Rise of the Grasshoppers: New analysis redraws evolutionary tree for major insect family

Grasshoppers are one of the most ubiquitous groups of insects in the world, found everywhere from grasslands to tropical rainforests to isolated mountain ranges to sandy deserts.

And now, thanks to a decade-long analysis of grasshoppers’ genetic relationships, scientists have the clearest picture yet of the evolutionary pathways grasshoppers have followed to attain such diversity–and the findings put the birthplace of the broadest lineage of grasshoppers in South America, not Africa, as previously thought. These findings were published in the latest issue of Insect Systematics and Diversity.

Led by associate professor Dr. Hojun Song, researchers at Texas A&M and the Museo de La Plata in Argentina gathered grasshopper specimens from 22 countries and extracted DNA samples. During the study, the researchers analyzed nucleotide sequences of both nuclear and mitochondrial genomes from 142 grasshopper species to learn how they are related to each other.

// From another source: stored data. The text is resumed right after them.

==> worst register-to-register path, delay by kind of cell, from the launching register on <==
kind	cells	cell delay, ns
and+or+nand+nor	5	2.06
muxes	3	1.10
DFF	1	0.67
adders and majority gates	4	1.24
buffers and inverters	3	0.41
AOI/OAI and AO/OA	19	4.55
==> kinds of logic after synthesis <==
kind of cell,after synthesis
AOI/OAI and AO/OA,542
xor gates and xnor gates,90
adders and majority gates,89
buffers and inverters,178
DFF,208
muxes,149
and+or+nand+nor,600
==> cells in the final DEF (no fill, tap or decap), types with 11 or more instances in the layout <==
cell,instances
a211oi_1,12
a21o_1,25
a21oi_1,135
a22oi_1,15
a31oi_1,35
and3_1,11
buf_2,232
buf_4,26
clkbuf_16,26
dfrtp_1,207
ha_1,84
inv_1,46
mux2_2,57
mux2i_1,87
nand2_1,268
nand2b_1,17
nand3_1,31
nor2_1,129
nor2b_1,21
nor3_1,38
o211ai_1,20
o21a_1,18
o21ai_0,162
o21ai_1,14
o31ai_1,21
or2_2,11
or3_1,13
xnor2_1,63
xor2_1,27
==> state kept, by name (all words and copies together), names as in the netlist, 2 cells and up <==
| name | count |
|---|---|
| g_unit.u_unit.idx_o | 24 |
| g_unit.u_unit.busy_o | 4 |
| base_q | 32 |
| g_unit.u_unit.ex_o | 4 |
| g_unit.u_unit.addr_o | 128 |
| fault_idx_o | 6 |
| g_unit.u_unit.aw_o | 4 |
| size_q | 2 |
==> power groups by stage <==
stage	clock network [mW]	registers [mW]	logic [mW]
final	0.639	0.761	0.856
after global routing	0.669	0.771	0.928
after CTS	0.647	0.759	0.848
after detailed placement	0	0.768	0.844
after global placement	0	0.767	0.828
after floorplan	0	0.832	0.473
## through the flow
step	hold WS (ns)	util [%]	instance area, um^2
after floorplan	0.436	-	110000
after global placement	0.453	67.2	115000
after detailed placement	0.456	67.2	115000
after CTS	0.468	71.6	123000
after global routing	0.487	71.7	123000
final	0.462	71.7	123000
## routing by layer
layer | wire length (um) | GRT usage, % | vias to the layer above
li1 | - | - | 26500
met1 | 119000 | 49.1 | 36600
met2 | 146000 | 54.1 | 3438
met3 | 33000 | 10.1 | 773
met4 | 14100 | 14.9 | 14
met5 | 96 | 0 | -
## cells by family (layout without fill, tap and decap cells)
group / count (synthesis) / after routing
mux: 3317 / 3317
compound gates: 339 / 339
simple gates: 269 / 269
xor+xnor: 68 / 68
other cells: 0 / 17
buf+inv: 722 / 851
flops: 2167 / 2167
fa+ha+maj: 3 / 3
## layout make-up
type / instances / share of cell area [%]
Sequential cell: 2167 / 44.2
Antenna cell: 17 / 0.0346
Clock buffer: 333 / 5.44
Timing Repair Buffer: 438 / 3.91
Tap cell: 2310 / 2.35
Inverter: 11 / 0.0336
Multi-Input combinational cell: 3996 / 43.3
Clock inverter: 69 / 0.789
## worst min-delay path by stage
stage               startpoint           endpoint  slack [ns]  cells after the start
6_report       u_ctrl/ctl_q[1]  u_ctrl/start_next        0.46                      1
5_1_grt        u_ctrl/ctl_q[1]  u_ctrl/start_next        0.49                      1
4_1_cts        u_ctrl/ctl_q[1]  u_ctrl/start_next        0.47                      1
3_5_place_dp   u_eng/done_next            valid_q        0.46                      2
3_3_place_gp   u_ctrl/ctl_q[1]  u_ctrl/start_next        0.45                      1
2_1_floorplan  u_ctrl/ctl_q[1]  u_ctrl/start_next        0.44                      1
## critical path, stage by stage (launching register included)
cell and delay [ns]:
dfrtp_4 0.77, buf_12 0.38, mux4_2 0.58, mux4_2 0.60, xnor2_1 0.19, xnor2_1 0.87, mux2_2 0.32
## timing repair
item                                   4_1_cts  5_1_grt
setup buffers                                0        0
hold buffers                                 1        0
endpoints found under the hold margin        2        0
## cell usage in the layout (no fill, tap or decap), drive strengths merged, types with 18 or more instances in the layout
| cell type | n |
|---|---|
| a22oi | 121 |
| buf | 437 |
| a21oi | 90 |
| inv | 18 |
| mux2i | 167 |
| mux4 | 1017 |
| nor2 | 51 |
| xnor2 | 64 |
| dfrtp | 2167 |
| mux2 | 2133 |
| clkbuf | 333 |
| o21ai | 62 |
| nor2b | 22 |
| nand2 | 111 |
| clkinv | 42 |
File: src/rtl/ostimer_pkg.sv
package ostimer_pkg;

    localparam int NUM_CH     = 4;
    localparam int BYTE_BITS  = 2;
    localparam int SLOT_BITS  = 3;
    localparam int MAP_TOP    = BYTE_BITS + SLOT_BITS;

    localparam int SLOT_COUNT = 4;
    localparam int SLOT_STAT  = 5;
    localparam int SLOT_WDOG  = 6;
    localparam int SLOT_IEN   = 7;

    typedef enum logic [1:0] {
        WD_OFF   = 2'd0,
        WD_ARMED = 2'd1,
        WD_FIRE  = 2'd2
    } wd_state_e;

    typedef enum logic [1:0] {
        RSP_IDLE  = 2'd0,
        RSP_DATA  = 2'd1,
        RSP_FAULT = 2'd2
    } rsp_state_e;

    typedef struct packed {
        logic [NUM_CH-1:0] match;
        logic              count;
        logic              stat;
        logic              wdog;
        logic              ien;
    } wr_strobe_t;

endpackage

File: src/rtl/ostimer_counter.sv
module ostimer_counter #(
    parameter int CNT_W = 32
) (
    input  logic             clk,
    input  logic             rst_n,
    input  logic             tick_en,
    input  logic             load,
    input  logic [CNT_W-1:0] load_val,
    output logic [CNT_W-1:0] cnt_q,
    output logic [CNT_W-1:0] cnt_next,
    output logic             cnt_upd
);

    localparam logic [CNT_W-1:0] ONE = {{(CNT_W-1){1'b0}}, 1'b1};

    // a software load has priority over a tick in the same cycle
    always_comb begin
        cnt_upd  = load | tick_en;
        cnt_next = load ? load_val : (cnt_q + ONE);
    end

    always_ff @(posedge clk or negedge rst_n) begin
        if (!rst_n) begin
            cnt_q <= '0;
        end else if (cnt_upd) begin
            cnt_q <= cnt_next;
        end
    end

endmodule

File: src/rtl/ostimer_match_chan.sv
module ostimer_match_chan #(
    parameter int CNT_W = 32
) (
    input  logic             clk,
    input  logic             rst_n,
    input  logic             target_we,
    input  logic [CNT_W-1:0] wdata,
    input  logic [CNT_W-1:0] cnt_next,
    input  logic             cnt_upd,
    input  logic             enable,
    input  logic             clear,
    output logic [CNT_W-1:0] target_q,
    output logic             hit,
    output logic             set_evt,
    output logic             status_q
);

    // an event exists only when the counter is written or stepped this cycle
    always_comb begin
        hit     = cnt_upd && (cnt_next == target_q);
        set_evt = hit && enable;
    end

    always_ff @(posedge clk or negedge rst_n) begin
        if (!rst_n) begin
            target_q <= '0;
        end else if (target_we) begin
            target_q <= wdata;
        end
    end

    // a fresh event outranks a write-one-to-clear in the same cycle
    always_ff @(posedge clk or negedge rst_n) begin
        if (!rst_n) begin
            status_q <= 1'b0;
        end else if (set_evt) begin
            status_q <= 1'b1;
        end else if (clear) begin
            status_q <= 1'b0;
        end
    end

endmodule

File: src/rtl/ostimer_watchdog.sv
module ostimer_watchdog
    import ostimer_pkg::*;
#(
    parameter int CNT_W = 32
) (
    input  logic             clk,
    input  logic             rst_n,
    input  logic             wr,
    input  logic [CNT_W-1:0] wdata,
    input  logic             expire_hit,
    output logic [CNT_W-1:0] wd_word,
    output logic             reset_req
);

    wd_state_e        state_q;
    wd_state_e        state_n;
    logic [CNT_W-1:1] upper_q;
    logic             expire;

    always_comb begin
        expire  = (state_q == WD_ARMED) && expire_hit;
        state_n = state_q;
        unique case (state_q)
            WD_OFF: begin
                if (wr && wdata[0]) state_n = WD_ARMED;      // arm
            end
            WD_ARMED: begin
                if (expire_hit)              state_n = WD_FIRE;  // expire
                else if (wr && !wdata[0])    state_n = WD_OFF;   // disarm
            end
            WD_FIRE: begin
                state_n = (wr && wdata[0]) ? WD_ARMED : WD_OFF;   // rearm / settle
            end
            default: state_n = WD_OFF;
        endcase
    end

    always_ff @(posedge clk or negedge rst_n) begin
        if (!rst_n) begin
            state_q <= WD_OFF;
        end else begin
            state_q <= state_n;
        end
    end

    always_ff @(posedge clk or negedge rst_n) begin
        if (!rst_n) begin
            upper_q <= '0;
        end else if (expire) begin
            upper_q <= '0;
        end else if (wr) begin
            upper_q <= wdata[CNT_W-1:1];
        end
    end

    always_comb begin
        reset_req = (state_q == WD_FIRE);
        wd_word   = {upper_q, (state_q == WD_ARMED)};
    end

endmodule

File: src/rtl/ostimer_regbus.sv
module ostimer_regbus
    import ostimer_pkg::*;
#(
    parameter int ADDR_W = 8,
    parameter int CNT_W  = 32,
    parameter int IEN_W  = 12
) (
    input  logic                         clk,
    input  logic                         rst_n,
    input  logic                         bus_rd,
    input  logic                         bus_wr,
    input  logic [ADDR_W-1:0]            bus_addr,
    input  logic [NUM_CH-1:0][CNT_W-1:0] targets,
    input  logic [CNT_W-1:0]             cnt,
    input  logic [NUM_CH-1:0]            status,
    input  logic [CNT_W-1:0]             wd_word,
    input  logic [IEN_W-1:0]             ien,
    output wr_strobe_t                   wstb,
    output logic [CNT_W-1:0]             rdata,
    output logic                         err
);

    rsp_state_e           state_q;
    rsp_state_e           state_n;
    logic                 mapped;
    logic [SLOT_BITS-1:0] slot;
    logic [CNT_W-1:0]     rd_mux;
    logic [CNT_W-1:0]     rdata_q;

    always_comb begin
        slot   = bus_addr[MAP_TOP-1:BYTE_BITS];
        mapped = (bus_addr[BYTE_BITS-1:0] == '0) &&
                 (bus_addr[ADDR_W-1:MAP_TOP] == '0);
    end

    for (genvar g = 0; g < NUM_CH; g++) begin : g_tgt_we
        assign wstb.match[g] = bus_wr && mapped && (slot == SLOT_BITS'(g));
    end

    always_comb begin
        wstb.count = bus_wr && mapped && (slot == SLOT_BITS'(SLOT_COUNT));
        wstb.stat  = bus_wr && mapped && (slot == SLOT_BITS'(SLOT_STAT));
        wstb.wdog  = bus_wr && mapped && (slot == SLOT_BITS'(SLOT_WDOG));
        wstb.ien   = bus_wr && mapped && (slot == SLOT_BITS'(SLOT_IEN));
    end

    always_comb begin
        rd_mux = '0;
        if (slot < SLOT_BITS'(NUM_CH)) begin
            rd_mux = targets[slot[1:0]];
        end else if (slot == SLOT_BITS'(SLOT_COUNT)) begin
            rd_mux = cnt;
        end else if (slot == SLOT_BITS'(SLOT_STAT)) begin
            rd_mux = {{(CNT_W-NUM_CH){1'b0}}, status};
        end else if (slot == SLOT_BITS'(SLOT_WDOG)) begin
            rd_mux = wd_word;
        end else begin
            rd_mux = {{(CNT_W-IEN_W){1'b0}}, ien};
        end
    end

    // response machine: one response state per cycle after a read strobe
    always_comb begin
        state_n = state_q;
        unique case (state_q)
            RSP_IDLE, RSP_DATA, RSP_FAULT: begin
                if (!bus_rd)      state_n = RSP_IDLE;
                else if (mapped)  state_n = RSP_DATA;
                else              state_n = RSP_FAULT;
            end
            default: state_n = RSP_IDLE;
        endcase
    end

    always_ff @(posedge clk or negedge rst_n) begin
        if (!rst_n) begin
            state_q <= RSP_IDLE;
        end else begin
            state_q <= state_n;
        end
    end

    always_ff @(posedge clk or negedge rst_n) begin
        if (!rst_n) begin
            rdata_q <= '0;
        end else if (bus_rd) begin
            rdata_q <= mapped ? rd_mux : '0;
        end
    end

    always_comb begin
        rdata = rdata_q;
        err   = (state_q == RSP_FAULT);
    end

endmodule

File: src/rtl/ostimer_top.sv
module ostimer_top
    import ostimer_pkg::*;
#(
    parameter int ADDR_W = 8,
    parameter int CNT_W  = 32,
    parameter int IEN_W  = 12
) (
    input  logic              clk,
    input  logic              rst_n,
    input  logic              tick_en,
    input  logic              bus_rd,
    input  logic              bus_wr,
    input  logic [ADDR_W-1:0] bus_addr,
    input  logic [CNT_W-1:0]  bus_wdata,
    output logic [CNT_W-1:0]  bus_rdata,
    output logic              bus_err,
    output logic [NUM_CH-1:0] irq,
    output logic              reset_req
);

    localparam int WD_CH = NUM_CH - 1;

    wr_strobe_t                   wstb;
    logic [CNT_W-1:0]             cnt_q;
    logic [CNT_W-1:0]             cnt_next;
    logic                         cnt_upd;
    logic                         cnt_load;
    logic [NUM_CH-1:0][CNT_W-1:0] targets;
    logic [NUM_CH-1:0]            hit;
    logic [NUM_CH-1:0]            evt_set;
    logic [NUM_CH-1:0]            status;
    logic [IEN_W-1:0]             ien_q;
    logic [CNT_W-1:0]             wd_word;

    assign cnt_load = wstb.count;

    ostimer_regbus #(
        .ADDR_W (ADDR_W),
        .CNT_W  (CNT_W),
        .IEN_W  (IEN_W)
    ) u_regbus (
        .clk      (clk),
        .rst_n    (rst_n),
        .bus_rd   (bus_rd),
        .bus_wr   (bus_wr),
        .bus_addr (bus_addr),
        .targets  (targets),
        .cnt      (cnt_q),
        .status   (status),
        .wd_word  (wd_word),
        .ien      (ien_q),
        .wstb     (wstb),
        .rdata    (bus_rdata),
        .err      (bus_err)
    );

    ostimer_counter #(
        .CNT_W (CNT_W)
    ) u_counter (
        .clk      (clk),
        .rst_n    (rst_n),
        .tick_en  (tick_en),
        .load     (cnt_load),
        .load_val (bus_wdata),
        .cnt_q    (cnt_q),
        .cnt_next (cnt_next),
        .cnt_upd  (cnt_upd)
    );

    for (genvar ch = 0; ch < NUM_CH; ch++) begin : g_chan
        ostimer_match_chan #(
            .CNT_W (CNT_W)
        ) u_chan (
            .clk       (clk),
            .rst_n     (rst_n),
            .target_we (wstb.match[ch]),
            .wdata     (bus_wdata),
            .cnt_next  (cnt_next),
            .cnt_upd   (cnt_upd),
            .enable    (ien_q[ch]),
            .clear     (wstb.stat && bus_wdata[ch]),
            .target_q  (targets[ch]),
            .hit       (hit[ch]),
            .set_evt   (evt_set[ch]),
            .status_q  (status[ch])
        );
    end

    always_ff @(posedge clk or negedge rst_n) begin
        if (!rst_n) begin
            ien_q <= '0;
        end else if (wstb.ien) begin
            ien_q <= bus_wdata[IEN_W-1:0];
        end
    end

    ostimer_watchdog #(
        .CNT_W (CNT_W)
    ) u_watchdog (
        .clk        (clk),
        .rst_n      (rst_n),
        .wr         (wstb.wdog),
        .wdata      (bus_wdata),
        .expire_hit (hit[WD_CH]),
        .wd_word    (wd_word),
        .reset_req  (reset_req)
    );

    assign irq = status;

endmodule

File: config.mk
export PLATFORM = sky130hd
export DESIGN_NAME = ostimer_top
export DESIGN_NICKNAME = d
export VERILOG_FILES = /design/src/rtl/ostimer_pkg.sv /design/src/rtl/ostimer_counter.sv /design/src/rtl/ostimer_match_chan.sv /design/src/rtl/ostimer_watchdog.sv /design/src/rtl/ostimer_regbus.sv /design/src/rtl/ostimer_top.sv
export SDC_FILE = /design/constraint.sdc
export NUM_CORES = 1
export LEC_CHECK = 0
export CORE_UTILIZATION = 65
export DETAILED_ROUTE_END_ITERATION = 10
export HOLD_SLACK_MARGIN = 0.15
export PLACE_DENSITY = 0.86
export SYNTH_ARGS = -nofsm -noshare
export SYNTH_HDL_FRONTEND = slang
export SYNTH_HIERARCHICAL = 1
export SYNTH_SLANG_ARGS = --single-unit
File: constraint.sdc
create_clock -name clk -period 8.7 [get_ports clk]
set_clock_uncertainty 0.05 [all_clocks]
set_input_delay 1.305 -clock clk [delete_from_list [all_inputs] [get_ports clk]]
set_output_delay 1.305 -clock clk [all_outputs]
set_load 0.02 [all_outputs]
# Word level (Yosys, flattened, before mapping)
# Cells that the tools add are included.
# Widths: inputs -> output; s select.
[totals] register_bits=243 input_bits=45 out_inout_bits=38 elab_cells=99
[classes] add_sub_neg=1 magnitude_cmp=2 eq_ne=17 mux=26 bitwise=1 reduce_logical=38
[ops] cell="$mux 32" count=7
[ops] cell="$eq 32x32->1" count=4
[ops] cell="$bmux 32 s2" count=1
[ops] cell="$mux 31" count=2
[ops] cell="$add 32x1->32 const B" count=1
[ops] cell="$logic_and 1x1->1" count=25
[ops] cell="$eq 3x3->1 const B" count=4
[ops] cell="$mux 2" count=6
[ops] cell="$reduce_bool 2->1" count=5
[ops] cell="$mux 1" count=9
[ops] cell="$eq 3x2->1 const B" count=2
[ops] cell="$logic_not 2->1" count=3
[ops] cell="$logic_not 3->1" count=2
[ops] cell="$pmux 2 s3" count=1
[ops] cell="$eq 2x1->1 const B" count=2
[ops] cell="$eq 2x2->1 const B" count=2
[ops] cell="$eq 3x1->1 const B" count=1
[ops] cell="$lt 2x3->1 const B" count=1
[ops] cell="$lt 3x3->1 const B" count=1
[ops] cell="$ne 3x1->1 const B" count=1
[ops] cell="$reduce_or 3->1" count=1
[ops] cell="$ne 2x1->1 const B" count=1
[ops] cell="$reduce_and 2->1" count=1
[ops] cell="$logic_not 1->1" count=1
[ops] cell="$or 1x1->1" count=1

# Depth between registers and ports, before layout
[logic_depth] word_depth=9 depth_mapped=19 depth_no_buf=15

# By module
# The synthesis kept the hierarchy.
[by_module_without_submodules] module="ostimer_match_chan" n_inst=4 cells_each=136 area_per_inst_um2=1601.5 seq_area_each_um2=825.8
[by_module_without_submodules] module="ostimer_regbus" n_inst=1 cells_each=355 area_per_inst_um2=3210.6 seq_area_each_um2=850.8
[by_module_without_submodules] module="ostimer_counter" n_inst=1 cells_each=346 area_per_inst_um2=2894.0 seq_area_each_um2=800.8
[by_module_without_submodules] module="ostimer_watchdog" n_inst=1 cells_each=109 area_per_inst_um2=1413.9 seq_area_each_um2=825.8
[by_module_without_submodules] module="ostimer_top" n_inst=1 cells_each=29 area_per_inst_um2=509.2 seq_area_each_um2=300.3

# Worst setup path before layout
# Ideal clock, no wire load.
[synth_path] path_kind="in2reg" start="input bus_addr[1]" end="register u_watchdog/upper_q[10] (netlist bit)" setup_ns=0.119 arrival_time_ns=5.261 t_required_ns=8.531 slack_ns=3.270 stages=19 n_path_buf=6 cell_sequence="or2_4 nor4_4 buf_4 nand2_1 nor3_1 buf_2 buf_1 clkbuf_1 a211oi_1 a311oi_1 xor2_1 nor4_1 nand2_1 or4_4 nor4_1 and3b_1 buf_6 buf_12 nor2_2"
[synth_lines] element="start: declaration" line_no="ostimer_top.sv:13" text="input logic [ADDR_W-1:0] bus_addr,"
[synth_lines] element="end signal: assignment" line_no="ostimer_watchdog.sv:52" text="upper_q <= wdata[CNT_W-1:1];"
[synth_lines] element="end: declaration" line_no="ostimer_watchdog.sv:17" text="logic [CNT_W-1:1] upper_q;"

==> flow_summary.ini <==
[setup_path]
path_delay_family = simple AND/OR/NAND/NOR gates
rr_startpoint = u_counter/cnt_q[0]
cp.required_ps = 9060
r2r_slack_ps = 2910
worstPathArrival_ps = 7030
cp.depth = 20
critPathLaunch = bus_addr[1]
slowest_delay_ps = 650
critPathSlowestCell = and3b_1
crit_chain = clkdlybuf4s50_1 > or2_4 > nor4_4 > buf_4 > nand2_1 > nor3_2 > buf_4 > clkinv_1 > buf_4 > nand2_1 > nor4_1 > a211oi_1 > xnor2_1 > nand3_1 > nor3_1 > nand3_1 > nor4_1 > and3b_1 > buf_4 > nor2_1
crit_buf_inv = 6
cp-start-kind = input pin
worstSetupEndpointType = flip-flop
worstSetupPathType = in2reg
reg2reg_depth = 13
critPathMostFrequentCell = buf_4
r2r-end = u_watchdog/upper_q[4]
cp_max_fo = 49
cp-endpoint = u_watchdog/upper_q[4]

[final_layout]
drive_gt1_share_pct = 18.2
num-nets-final = 1467
area.sequential_um2 = 6080
final_cell_mix = 243 x dfrtp_1, 121 x mux2_2, 112 x mux2i_1, 84 x o21ai_0, 79 x inv_1
multi_input_area_um2 = 7510
area_delta_synth_final_pct = 12.2
stdcell_count = 1722
final_common_cell = dfrtp_1
n_fill_cell = 1494

[global_route]
grt_first_pass_wirelength_um = 64600
grt_overflow = 0
grt_pass1_vias = 11600
grt_usage_pct = 37.4
antenna_found_initial = 1
grt_max_degree = 113

[detailed_routing]
wl_per_cell_um = 24.2
dr_wl_met3_um = 3900
drc = 0
drtIter0Drc = 1195
dr.pass1.iters = 6
num_vias = 11800
vias_per_cell = 6.83
wl_met1_um = 16000
wl_met2_um = 19500
wl_um = 41600
postRouteAntennaNets = 0
highest_layer = met4

[clocking]
worstSkewPairLatency_ps = 550
clk_pin_slew_ps = 60
ctsHoldBuffers = 0
clk_path_buf_depth = 3
numCtsBuffers = 26
postCtsSetupBuffers = 0
cts-root-buf = clkbuf_16
clkSinkCount = 243
cts_tree = done
ctsResizeCount = 0
htree_levels = 1

[power_and_ir_drop]
p_clk_share_pct = 37.8
combPwrFrac_pct = 19.9
p_int_w = 0.00215
vdd_drop_max_uv = 171
swShare_pct = 30.6
p_per_area_nw_per_um2 = 191
p_sw_w = 0.000945
pwr-share-seq_pct = 42.3
cellLeakagePower_nw = 7.06

[floorplan]
coreArea_um2 = 21800
die_area_um2 = 22700
dieWidth_um = 151
die_y_um = 151
start_util_pct = 66.2
num_io_pins = 83
num_rows = 54

[job]
cap_violations = 0

[placement]
gp_congestion = 0.996
dpl.cell_count = 1673
portBuffers = 82
hpwlAfterDp_um = 28700

[synthesis]
synthCells = 1376
syn_nets = 1422
ys_warn_count = 6
synth_area_um2 = 14400
avgSynthCellArea_um2 = 10.5

[outcome]
status = completed

[timing]
setup_viol = 0
grt_setup_unrepaired = false
final.setup.tns_ps = 0
hold_slack_ps = 435
drv_slew = 0
fmax_mhz = 150
hold_violations = 0
relSlewSlack_pct = 19.6
worst_pin_slew_ps = 1210
fin_crit_sh_pct = 76.7
fin_crit_ps = 6670

[min_path]
hold_class = reg2reg
==> power groups by stage <==
stage | Clock [W] | Sequential [W] | Combinational [W]
after floorplan | 0 | 0.00127 | 0.000426
after global placement | 0 | 0.00131 | 0.000580
after detailed placement | 0 | 0.00132 | 0.000592
after CTS | 0.00117 | 0.00130 | 0.000598
after global routing | 0.00121 | 0.00131 | 0.000652
final | 0.00117 | 0.00131 | 0.000616
==> registers in the layout, summed over array words and instances, names as in the netlist <==
signal and flops:
g_chan.u_chan/status_q 4, g_chan.u_chan/target_q 128, ien_q 12, u_counter/cnt_q 32
u_regbus/rdata 32, u_regbus/state_q 2, u_watchdog/state_q 2, u_watchdog/upper_q 31
==> worst min path at each step <==
stage	from	endpoint	slack, ps	cells after the start
floorplan	u_regbus/state_q[1]	u_regbus/state_q[0]	380	1
global placement	u_regbus/state_q[1]	u_regbus/state_q[0]	400	1
detailed placement	u_regbus/state_q[1]	u_regbus/state_q[0]	420	1
CTS	u_regbus/state_q[1]	u_regbus/state_q[0]	430	1
global route	u_regbus/state_q[1]	u_regbus/state_q[0]	470	1
finish	u_regbus/state_q[1]	u_regbus/state_q[0]	430	1
==> cell type report <==
class	count	share of cell area (%)
Sequential cell	243	37.7
Inverter	80	1.86
Tap cell	280	2.17
Clock buffer	37	4.73
Antenna cell	1	0.0155
Multi-Input combinational cell	961	46.5
Timing Repair Buffer	109	6.26
Clock inverter	11	0.829
==> metal layers <==
metal / vias up / track usage [%]
li1: 5087 / -
met1: 5784 / 48.1
met2: 704 / 60.1
met3: 185 / 7.44
met4: 0 / 19.4
met5: - / 0
==> per-stage QoR <==
stage	area, um2	power [W]	util (%)	setup slack, ps
final	16100	0.00309	74.2	2030
after floorplan	14400	0.00169	-	3280
after global routing	16100	0.00318	74.2	1710
after detailed placement	15200	0.00191	70.1	1680
after CTS	16100	0.00307	74.2	2210
after global placement	15200	0.00189	70.1	1840
Note: power is estimated with default switching activity, not from simulation.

“We used the differences in nucleotides among different species to infer the relationships,” Song said. “For example, closely related species will share similar stretches of nucleotides because they share a common ancestor, but distantly related species will have more different nucleotides between them.”

The resulting phylogeny of the family Acrididae, which is the largest taxonomic family of grasshoppers, gives science a new, more nuanced understanding of how grasshoppers have evolved. It shows that grasshoppers within Acrididae descended and diversified from one common ancestor, but many of the currently recognized subfamilies are deemed “paraphyletic,” meaning they couldn’t be narrowed down to their own single common ancestor on the Acrididae family tree.

The taxonomy has been very difficult to understand due to convergent evolution, but Song and his group said that their genetic analysis offers a new lens through which taxonomists may look to revisit grasshopper classification.